*RECORDS FOR THIS EXERCISE*

`src/rtl/rtc_pkg.sv`:
```
package rtc_pkg;
    localparam int DAY_W = 15;
    localparam logic [23:0] ID_CODE = 24'h030110;

    localparam logic [7:0] OFS_ID   = 8'h00;
    localparam logic [7:0] OFS_CNT  = 8'h10;
    localparam logic [7:0] OFS_ALM  = 8'h14;
    localparam logic [7:0] OFS_CTL  = 8'h18;
    localparam logic [7:0] OFS_STA  = 8'h1C;
    localparam logic [7:0] OFS_TRIM = 8'h20;

    localparam int CB_RUN   = 0;
    localparam int CB_WAKE  = 1;
    localparam int CB_ALARM = 2;
    localparam int CB_DAY   = 3;
    localparam int CB_HOUR  = 4;
    localparam int CB_MIN   = 5;
    localparam int CB_SEC   = 6;
    localparam int CB_HALF  = 7;
    localparam int SB_DONE  = 16;

    typedef struct packed {
        logic [DAY_W-1:0] day;
        logic [4:0]       hr;
        logic [5:0]       mn;
        logic [5:0]       sc;
    } rtc_time_t;

    typedef enum logic [0:0] {
        SY_READY   = 1'b0,
        SY_PENDING = 1'b1
    } sync_state_t;
endpackage

```
`src/rtl/rtc_edge_sync.sv`:
```
module rtc_edge_sync #(
    parameter int SYNC_STAGES = 2
) (
    input  logic clk,
    input  logic rst_n,
    input  logic async_in,
    output logic rise_pulse
);
    localparam int LAST = SYNC_STAGES - 1;

    logic [SYNC_STAGES-1:0] chain_q;
    logic                   prev_q;

    always_ff @(posedge clk or negedge rst_n) begin
        if (!rst_n) begin
            chain_q <= '0;
            prev_q  <= 1'b0;
        end else begin
            chain_q <= {chain_q[SYNC_STAGES-2:0], async_in};
            prev_q  <= chain_q[LAST];
        end
    end

    assign rise_pulse = chain_q[LAST] & ~prev_q;
endmodule

```
`src/rtl/rtc_time_core.sv`:
```
module rtc_time_core
    import rtc_pkg::*;
(
    input  logic      clk,
    input  logic      rst_n,
    input  logic      step_half,
    input  logic      load,
    input  rtc_time_t load_val,
    output rtc_time_t cnt_q,
    output rtc_time_t cnt_nxt,
    output logic      ev_half,
    output logic      ev_sec,
    output logic      ev_min,
    output logic      ev_hour,
    output logic      ev_day
);
    logic phase_q;
    logic sc_wrap, mn_wrap, hr_wrap;

    always_comb begin
        sc_wrap = (cnt_q.sc >= 6'd59);
        mn_wrap = (cnt_q.mn >= 6'd59);
        hr_wrap = (cnt_q.hr >= 5'd23);
        ev_half = step_half;
        ev_sec  = step_half & phase_q;
        ev_min  = ev_sec & sc_wrap;
        ev_hour = ev_min & mn_wrap;
        ev_day  = ev_hour & hr_wrap;

        cnt_nxt = cnt_q;
        if (ev_sec)  cnt_nxt.sc  = sc_wrap ? 6'd0 : cnt_q.sc + 6'd1;
        if (ev_min)  cnt_nxt.mn  = mn_wrap ? 6'd0 : cnt_q.mn + 6'd1;
        if (ev_hour) cnt_nxt.hr  = hr_wrap ? 5'd0 : cnt_q.hr + 5'd1;
        if (ev_day)  cnt_nxt.day = cnt_q.day + 1'b1;
    end

    always_ff @(posedge clk or negedge rst_n) begin
        if (!rst_n) begin
            cnt_q   <= '0;
            phase_q <= 1'b0;
        end else if (load) begin
            cnt_q   <= load_val;
            phase_q <= 1'b0;
        end else begin
            cnt_q <= cnt_nxt;
            if (step_half) phase_q <= ~phase_q;
        end
    end
endmodule

```
`src/rtl/rtc_wsync.sv`:
```
module rtc_wsync
    import rtc_pkg::*;
#(
    parameter int SYNC_EDGES = 3
) (
    input  logic clk,
    input  logic rst_n,
    input  logic wr_any,
    input  logic slow_edge,
    output logic wr_done
);
    localparam int CW = $clog2(SYNC_EDGES + 1);
    localparam logic [CW-1:0] LAST_EDGE = CW'(SYNC_EDGES - 1);

    sync_state_t state_q, state_d;
    logic [CW-1:0] edges_q;

    always_comb begin
        state_d = state_q;
        unique case (state_q)
            SY_READY:   if (wr_any) state_d = SY_PENDING;
            SY_PENDING: if (!wr_any && slow_edge && edges_q == LAST_EDGE)
                            state_d = SY_READY;
            default:    state_d = SY_READY;
        endcase
    end

    always_ff @(posedge clk or negedge rst_n) begin
        if (!rst_n) state_q <= SY_READY;
        else        state_q <= state_d;
    end

    always_ff @(posedge clk or negedge rst_n) begin
        if (!rst_n)                edges_q <= '0;
        else if (wr_any)           edges_q <= '0;
        else if (state_q == SY_PENDING && slow_edge)
                                   edges_q <= edges_q + 1'b1;
    end

    always_comb begin
        unique case (state_q)
            SY_READY:   wr_done = 1'b1;
            SY_PENDING: wr_done = 1'b0;
            default:    wr_done = 1'b1;
        endcase
    end
endmodule

```
`src/rtl/rtc_dhms.sv`:
```
module rtc_dhms
    import rtc_pkg::*;
#(
    parameter int          ADDR_W      = 8,
    parameter int          SYNC_STAGES = 2,
    parameter int          SYNC_EDGES  = 3,
    parameter logic [7:0]  REV         = 8'h01
) (
    input  logic              clk,
    input  logic              rst_n,
    input  logic              slow_clk,
    input  logic              bus_sel,
    input  logic              bus_wr,
    input  logic [ADDR_W-1:0] bus_addr,
    input  logic [31:0]       bus_wdata,
    output logic [31:0]       bus_rdata,
    output logic              alarm_irq,
    output logic              wake_req,
    output logic              tick_irq
);
    localparam int FLAG_LO = CB_ALARM;
    localparam int FLAG_HI = CB_HALF;

    logic [7:0]  ofs;
    logic        wr_any, wr_cnt, wr_alm, wr_ctl, wr_sta, wr_trim;
    logic        hs_pulse, step_half, wr_done;
    logic [7:0]  ctrl_q;
    logic [7:0]  flag_q;
    rtc_time_t   alm_q, cnt_q, cnt_nxt;
    logic [31:0] trim_q;
    logic        ev_half, ev_sec, ev_min, ev_hour, ev_day, alarm_hit;
    logic [7:0]  flag_set;

    assign ofs     = 8'(bus_addr);
    assign wr_any  = bus_sel & bus_wr;
    assign wr_cnt  = wr_any & (ofs == OFS_CNT);
    assign wr_alm  = wr_any & (ofs == OFS_ALM);
    assign wr_ctl  = wr_any & (ofs == OFS_CTL);
    assign wr_sta  = wr_any & (ofs == OFS_STA);
    assign wr_trim = wr_any & (ofs == OFS_TRIM);

    rtc_edge_sync #(.SYNC_STAGES(SYNC_STAGES)) u_edge (
        .clk(clk), .rst_n(rst_n), .async_in(slow_clk), .rise_pulse(hs_pulse)
    );

    assign step_half = hs_pulse & ctrl_q[CB_RUN];

    rtc_time_core u_core (
        .clk(clk), .rst_n(rst_n), .step_half(step_half),
        .load(wr_cnt), .load_val(rtc_time_t'(bus_wdata)),
        .cnt_q(cnt_q), .cnt_nxt(cnt_nxt),
        .ev_half(ev_half), .ev_sec(ev_sec), .ev_min(ev_min),
        .ev_hour(ev_hour), .ev_day(ev_day)
    );

    rtc_wsync #(.SYNC_EDGES(SYNC_EDGES)) u_wsync (
        .clk(clk), .rst_n(rst_n), .wr_any(wr_any),
        .slow_edge(hs_pulse), .wr_done(wr_done)
    );

    assign alarm_hit = ev_sec & (cnt_nxt.hr == alm_q.hr) &
                       (cnt_nxt.mn == alm_q.mn) & (cnt_nxt.sc == alm_q.sc);

    always_comb begin
        flag_set           = '0;
        flag_set[CB_ALARM] = alarm_hit;
        flag_set[CB_DAY]   = ev_day;
        flag_set[CB_HOUR]  = ev_hour;
        flag_set[CB_MIN]   = ev_min;
        flag_set[CB_SEC]   = ev_sec;
        flag_set[CB_HALF]  = ev_half;
    end

    always_ff @(posedge clk or negedge rst_n) begin
        if (!rst_n) begin
            ctrl_q <= '0;
            alm_q  <= '0;
            trim_q <= '0;
        end else begin
            if (wr_ctl)  ctrl_q <= bus_wdata[7:0];
            if (wr_alm)  alm_q  <= rtc_time_t'(bus_wdata);
            if (wr_trim) trim_q <= bus_wdata;
        end
    end

    for (genvar i = 0; i < 8; i++) begin : g_flag
        if (i >= FLAG_LO && i <= FLAG_HI) begin : g_live
            always_ff @(posedge clk or negedge rst_n) begin
                if (!rst_n)           flag_q[i] <= 1'b0;
                else if (flag_set[i]) flag_q[i] <= 1'b1;
                else if (wr_sta && bus_wdata[i]) flag_q[i] <= 1'b0;
            end
        end else begin : g_tie
            assign flag_q[i] = 1'b0;
        end
    end

    always_comb begin
        unique case (ofs)
            OFS_ID:   bus_rdata = {ID_CODE, REV};
            OFS_CNT:  bus_rdata = cnt_q;
            OFS_ALM:  bus_rdata = alm_q;
            OFS_CTL:  bus_rdata = {24'd0, ctrl_q};
            OFS_STA:  bus_rdata = {15'd0, wr_done, 8'd0, flag_q};
            OFS_TRIM: bus_rdata = trim_q;
            default:  bus_rdata = '0;
        endcase
    end

    assign alarm_irq = flag_q[CB_ALARM] & ctrl_q[CB_ALARM];
    assign wake_req  = flag_q[CB_ALARM] & ctrl_q[CB_WAKE];
    assign tick_irq  = |(flag_q[FLAG_HI:CB_DAY] & ctrl_q[FLAG_HI:CB_DAY]);
endmodule

```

*TASK REQUIREMENTS*
Lines with "typedef" in the listing above: state how many there are, and nothing else.

*FINISHED TASK*
2